Thinking of My Heroes

January 20th, 2017 by Patricia Jehle Leave a reply »

How are you doing today?

This morning I woke up early and angry, both of those things are not very common for me, so I pondered and asked myself why I was feeling this way and realized it is because today is January 20, 2017.

Then I gathered my will and wits and thought about positive people that I look up to, past and present and I was encouraged. My heroes.

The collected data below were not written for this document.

--- design.v ---
module csr_regfile (
    input  logic        clk,
    input  logic        rst_n,
    input  logic        csr_wr_req,
    input  logic        csr_rd_req,
    input  logic        is_mret,
    input  logic [11:0] csr_addr,
    input  logic [31:0] csr_wdata,
    input  logic [31:0] pc_in,
    input  logic        interrupt,
    input  logic [31:0] intr_cause,
    output logic [31:0] csr_rdata,
    output logic [31:0] mepc_out,
    output logic [31:0] mtvec_out,
    output logic        epc_taken
);
    logic [31:0] csr_mstatus, csr_mie, csr_mip, csr_mtvec, csr_mepc, csr_mcause;
    assign mepc_out = csr_mepc;
    assign mtvec_out = csr_mtvec;
    assign epc_taken = is_mret || (interrupt && csr_mstatus[3] && csr_mie[0]);
    always_comb begin
        csr_rdata = 32'b0;
        if (csr_rd_req) begin
            case(csr_addr)
                12'h300: csr_rdata = csr_mstatus;
                12'h304: csr_rdata = csr_mie;
                12'h344: csr_rdata = csr_mip;
                12'h305: csr_rdata = csr_mtvec;
                12'h341: csr_rdata = csr_mepc;
                12'h342: csr_rdata = csr_mcause;
                default: csr_rdata = 32'b0;
            endcase
        end
    end
    always_ff @(posedge clk or negedge rst_n) begin
        if (!rst_n) begin
            csr_mstatus <= 32'b0;
            csr_mie     <= 32'b0;
            csr_mip     <= 32'b0;
            csr_mtvec   <= 32'h00000080;
            csr_mepc    <= 32'b0;
            csr_mcause  <= 32'b0;
        end else begin
            if (is_mret) begin
            end
            else if (interrupt && csr_mstatus[3] && csr_mie[0]) begin
                csr_mepc   <= pc_in;
                csr_mcause <= intr_cause;
            end
            else if (csr_wr_req) begin
                case(csr_addr)
                    12'h300: csr_mstatus <= csr_wdata;
                    12'h304: csr_mie     <= csr_wdata;
                    12'h344: csr_mip     <= csr_wdata;
                    12'h305: csr_mtvec   <= csr_wdata;
                    12'h341: csr_mepc    <= csr_wdata;
                    12'h342: csr_mcause  <= csr_wdata;
                endcase
            end
        end
    end
endmodule
--- run.sh ---
#!/bin/bash
# OpenROAD 26Q1-2900-gdf79404cd8, Yosys 0.63+post, stock flow scripts
make -C /OpenROAD-flow-scripts/flow DESIGN_CONFIG=/design/flow/config.mk WORK_HOME=/design/flow/orfs finish
--- config.mk ---
export PLATFORM = sky130hd
export DESIGN_NAME = csr_regfile
export DESIGN_NICKNAME = csr_regfile
export VERILOG_FILES = /design/flow/design.v
export SDC_FILE = /design/flow/constraint.sdc
export NUM_CORES = 4
export LEC_CHECK = 1
export CORE_UTILIZATION = 40
--- constraint.sdc ---
current_design csr_regfile

set clk_period 8.9
set clk_io_pct 0.2

create_clock -name clk0 -period $clk_period [get_ports {clk}]

set non_clock_inputs [all_inputs -no_clocks]
set_input_delay [expr $clk_period * $clk_io_pct] -clock clk0 $non_clock_inputs
set_output_delay [expr $clk_period * $clk_io_pct] -clock clk0 [all_outputs]
==> design/flow/design.v <==
`timescale 1 ns / 10 ps
module tx_fifo
       (
         input PCLK,
         input CLEAR_B, PSEL, PWRITE,
         input [ 7: 0 ] PWDATA,
         input NextWord,
         output ValidWord, IsEmpty,
         output [ 7: 0 ] TxData,
         output SSPTXINTR
       );
reg [ 7: 0 ] memory [ 3: 0 ];
integer i;
reg [ 1: 0 ] FIFO_head, FIFO_tail;
reg FIFO_full, FIFO_empty;
assign SSPTXINTR = FIFO_full;
assign IsEmpty = FIFO_empty;
assign ValidWord = ~FIFO_empty;
wire FIFO_almost_full = ( FIFO_head == FIFO_tail + 2'b1 );
wire FIFO_almost_empty = ( FIFO_head + 2'b1 == FIFO_tail );
wire P_writing = PSEL && PWRITE;
assign TxData = memory[ FIFO_head ];
always @( posedge PCLK ) begin
  if ( ~CLEAR_B )
  begin
    FIFO_head <= 2'b0;
    FIFO_tail <= 2'b0;
    FIFO_full <= 1'b0;
    FIFO_empty <= 1'b1;
    for ( i = 0; i < 4; i = i + 1 )
    begin
      memory[ i ] <= 8'b0;
    end
  end else
  begin
    if ( NextWord && P_writing )
    begin
      FIFO_head <= FIFO_head + 2'b1;
      FIFO_tail <= FIFO_tail + 2'b1;
      FIFO_full <= FIFO_full;
      FIFO_empty <= FIFO_empty;
      memory[ FIFO_tail ] <= PWDATA;
    end else if ( NextWord )
    begin
      FIFO_head <= FIFO_head + 2'b1;
      FIFO_tail <= FIFO_tail;
      FIFO_full <= 1'b0;
      FIFO_empty <= FIFO_almost_empty;
    end else if ( P_writing )
    begin
      if ( FIFO_full )
      begin
        FIFO_head <= FIFO_head;
        FIFO_tail <= FIFO_tail;
        FIFO_full <= FIFO_full;
        FIFO_empty <= 1'b0;
      end else
      begin
        FIFO_head <= FIFO_head;
        FIFO_tail <= FIFO_tail + 2'b1;
        FIFO_full <= FIFO_almost_full;
        FIFO_empty <= 1'b0;
        memory[ FIFO_tail ] <= PWDATA;
      end
    end else
    begin
      FIFO_head <= FIFO_head;
      FIFO_tail <= FIFO_tail;
      FIFO_full <= FIFO_full;
      FIFO_empty <= FIFO_empty;
    end
  end
end
endmodule
==> design/flow/run.sh <==
#!/bin/bash
# OpenROAD 26Q1-2900-gdf79404cd8, Yosys 0.63+post, stock flow scripts
make -C /OpenROAD-flow-scripts/flow DESIGN_CONFIG=/design/flow/config.mk WORK_HOME=/design/flow/orfs finish
==> design/flow/config.mk <==
export PLATFORM = sky130hd
export DESIGN_NAME = tx_fifo
export DESIGN_NICKNAME = tx_fifo
export VERILOG_FILES = /design/flow/design.v
export SDC_FILE = /design/flow/constraint.sdc
export NUM_CORES = 4
export LEC_CHECK = 1
export CORE_AREA = 10 10 113 113
export DIE_AREA = 0 0 123 123
==> design/flow/constraint.sdc <==
current_design tx_fifo

set clk_period 2.3
set clk_io_pct 0.2

create_clock -name clk0 -period $clk_period [get_ports {PCLK}]

set non_clock_inputs [all_inputs -no_clocks]
set_input_delay [expr $clk_period * $clk_io_pct] -clock clk0 $non_clock_inputs
set_output_delay [expr $clk_period * $clk_io_pct] -clock clk0 [all_outputs]
==> results.cfg <==
; physical design summary
[outcome]
status = completed

[placement]
dp.cells = 299
routabilityCongestion = 0.775
place_hpwl_um = 2710
io_buffer_count = 23

[die]
rows = 37
core_area_sq_um = 10300
die_area_sq_um = 15100
die_h_um = 123
fp_util = 0.185
die_w_um = 123
io_pins = 24

[yosys]
yosysWarnings = 1
synthCells = 139
topCellsByArea = edfxtp_1 50%, mux4_2 9.4%, dfxtp_1 8.4%
yosysSeqAreaShare = 0.587
yosysUniqueCellTypes = 33
synth-main-ff-cell = edfxtp_1
synthArstFlopShare = 0
avgSynthCellArea_sq_um = 13.7
synth-edff-count = 32
ys_cells = 139
synth_area_sq_um = 1910
netlist.area_leader.share = 0.503
yosys.area.top_type = edfxtp_1
ys_chip_area_sq_um = 1910
ys_ff = 40

[worst_setup_path]
cp.arrival_ps = 1730
crit_slowest_cell = mux4_2
worstSetupPathType = flop to output pin
setup.worst_path.start_class = flop
r2r_slack_ps = 760
reg2reg_from = FIFO_tail[0]$_SDFFE_PN0P_
ff2ff_path_depth = 3
crit_required_ps = 1840
cp-end-kind = output pin
cp_top_family = buffers and inverters
slowest_delay_ps = 530
path_buffers = 2
path_cells = buf_6 > mux4_2 > clkdlybuf4s50_1
critPathMaxFanout = 8
timing.rr.end = memory[1][2]$_SDFFCE_PN0P_

[routing]
routed.top_layer = met4
antenna_left = 0
wire_per_inst_um = 12.8
antennaDiodeCount = 0
met1_length_um = 1810
vias_per_cell = 3.82
num_vias = 1172
drc_errors = 0
first_pass_iters = 4
wl_met2_um = 1710
wl_met3_um = 342
drt_iter0_markers = 53
wl_um = 3920

[finish]
layout_top_cells = 32 x edfxtp_1, 24 x and3_1, 23 x clkdlybuf4s50_1, 10 x and2_1, 9 x buf_4
lay_top_count = edfxtp_1
final-comb-area_sq_um = 706
drive_gt1_frac = 0.158
area_growth_pct = 27.8
fillers = 1048
post-route-util = 0.236
finalNonFillerCells = 307
seq_area_sq_um = 1120

[cts]
cts_tree = done
clkLatencyLatePin_ps = 290
numCtsBuffers = 5
clk_pin_slew_worst_paths_ps = 80
cts_hold_buffers = 0
root_buffer = clkbuf_8
cts_setup_buffers = 0
clock_path_buffers = 2
cts_max_level = 2
cts.sinks = 40

[timing]
finalSetupViolations = 0
tightestPinTransition_ps = 639
grt_setup_unrepaired = no
fin_crit_sh = 0.954
period_minus_slack_ps = 2190
finalHoldViolCount = 0
relSlewSlack = 0.573
drv_slew = 0
final.setup_skew_ps = 8.58
fmax_mhz = 456

[global_route]
antenna_found_initial = 0
grt_max_degree = 33
grt_usage = 0.0534
grt_pass1_wl_um = 6360
first_global_vias = 1211
globalRoute.totalOverflow = 0

[job]
drv_cap = 0
warnings = 26

[worst_hold_path]
hold_depth = 1
min_path_type = flop to flop
holdCritStartpoint = FIFO_full$_SDFFE_PN0P_
min_delay_worst_endpoint = FIFO_full$_SDFFE_PN0P_

[pwr]
irDropWorstVdd_uv = 363
powerDensity_nw_per_um2 = 686
p_leak_nw = 0.945
## report_power, final
part | internal [mW] | total [mW] | switching, mW
registers | 0.828 | 0.859 | 0.0309
clock network | 0.321 | 0.569 | 0.248
logic | 0.144 | 0.247 | 0.102
## synthesized netlist by cell type, types with 2 or more instances
cell type,number
edfxtp_1,32
and3_1,24
and2_1,10
dfxtp_1,8
mux4_2,8
inv_1,6
nand2_1,5
nor2_1,5
buf_2,3
buf_6,3
mux2i_1,3
nand3b_1,3
nor2b_1,3
o21ai_0,3
xor2_1,3
clkbuf_1,2
ha_1,2
## area by class of cell
cell class | instances | area share
flip-flops and latches | 40 | 0.459
multi-input cells | 84 | 0.289
repair buffers | 33 | 0.127
well taps | 136 | 0.0697
clock buffers | 5 | 0.0282
clock inverters | 3 | 0.0174
inverters | 6 | 0.00923
## metal layers
metal	GRT usage	vias to the layer above
met1	0.0753	545
met2	0.0810	36
met3	0.0194	8
met4	0.00655	0
li1	-	583
met5	0	-
## flip-flops by register name, summed over array words and instances (netlist names), named ones only
name,flops
FIFO_full,1
memory,32
FIFO_head,2
FIFO_empty,1
FIFO_tail,2
## kinds of logic after synthesis
kind of cell / count (synthesis) / synth area share
adder cells (fa/ha/maj): 2 / 0.0131
AND/OR/NAND/NOR: 56 / 0.183
flip-flops: 40 / 0.587
buffers and inverters: 15 / 0.0432
XOR/XNOR: 4 / 0.0184
multiplexers: 11 / 0.110
AND-OR/OR-AND: 11 / 0.0452
## worst max-delay path by stage
stage | cells past startpoint | start | slack (ps) | to
final | 3 | flop | 110 | TxData[4]
after CTS | 3 | flop | 30 | TxData[4]
after global routing | 3 | flop | 30 | TxData[4]
## per-stage QoR
step / TNS [ps] / area [sq um] / hold WS [ps] / total power [mW] / worst slack, ps
after CTS: 0 / 2440 / 560 / 1.69 / 28.7
final: 0 / 2440 / 551 / 1.67 / 106
after global placement: 0 / 2320 / 546 / 1.12 / 47.1
after detailed placement: -95.0 / 2320 / 538 / 1.13 / -19.8
after global routing: 0 / 2440 / 609 / 1.75 / 28.6
after floorplan: 0 / 1910 / 468 / 0.996 / 186
## what timing repair did
item / CTS / global route
gates resized: 0 / 1
setup endpoints to repair: 0 / 3
hold endpoints to repair: 0 / 0
Power figures rest on the tool's default switching activity, not on a simulated workload.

Be encouraged today by your heroes.

Here are three of mine: my mother (surprise!), my father-in-law, and my friend, B. Although I have many more and could write a book about my unsung heroes, I will write a blog about these three.

 

My mother, Marge Christensen, became a widow when I was four and she was just over 40 years old. Having lived all her life with first her biological family and then with my dad and siblings, being single was a strange experience, and being a single mom in the 60s, put her in a place of discrimination and where we lived, not very high “on the totem pole”. Mom worked in a factory and had married before finishing high school, which in her time was quite the norm. Mom, a product of circumstances and her time, became a strong feminist and a very healthy positive independent woman and much of this transformation happened before my very eyes. She worked long hard hours, saved, was independent in so many ways- bought her own car, home and furniture, planned her – our – future (all for the first, and then many times) and lived a good life. Mom had a long, happy retirement and lived to be 92. She was healthy until just before she died in 2015. At the funeral my sibs made me say something and I think I said a version of this: my mother was a smart, strong and very sexy woman who was positive about life. Today I remember that positivity.

 

My father-in-law, Werner Jehle, was a highly trained watchmaker, the old fashioned kind who could actually make and fix really expensive hig-quality watches. He and his wife grew up in Germany near the Swiss border and one of their dreams, besides going to Canada, was moving to Switzerland, the land of watches. So they did move to Switzerland, first to Baden and then to Bern where my husband was born. But circumstances change and for Werner the issue was that digital watches had become the craze and he saw little future as a watchmaker, anymore. So Werner took an opportunity given him by the government and trained as an elementary school teacher. He was not so young anymore, but he saw an opportunity and took it. He and wife Elisabeth moved to the countryside with their family and Werner became the village teacher, which is also not an easy life for him as you are seen as a public figure of sorts; and Werner was a rather shy man. But he made the best of the situation, eventually moving back to Baden and then retiring there. He saw an opportunity and made the best of his situation. He took positive steps and benefitted from his good choices.

 

My friend, B, came to Switzerland with his wife and son as a political refugee. Because he is still a political refugee and because his homeland is still in a dangerous state, his name will remain a secret. B was a successful engineer at home and he and his family had had a middle class lifestyle in a place where there was a very small middle class. Then he moved here to Switzerland where he didn’t know the language and his work training and experience “didn’t count”. So, B learned German and got trained as a tradesman. B chose to continue forward and to think positively, even in a terrible situation. He and his wife and son have settled well here and Switzerland has become their new home, even though they still miss their first home. As someone who has moved to Switzerland under “easy” circumstances, I know transitions can be hard, and B was able to make that transition, and yet another hard transition: learning a new profession and then working in a foreign language. What a hero for me! He was positive even when his circumstances were bleak. B was strong, made hard changes and moved onwards and upwards.

 

I have other, more famous heroes. You probably do, too. This week I say goodbye to one hero who was my president, and I took a day to remember another: Martin Luther King Jr. Neither of those men had easy lives and yet they were positive and grace-full to the end. My hat goes off to both of them, too.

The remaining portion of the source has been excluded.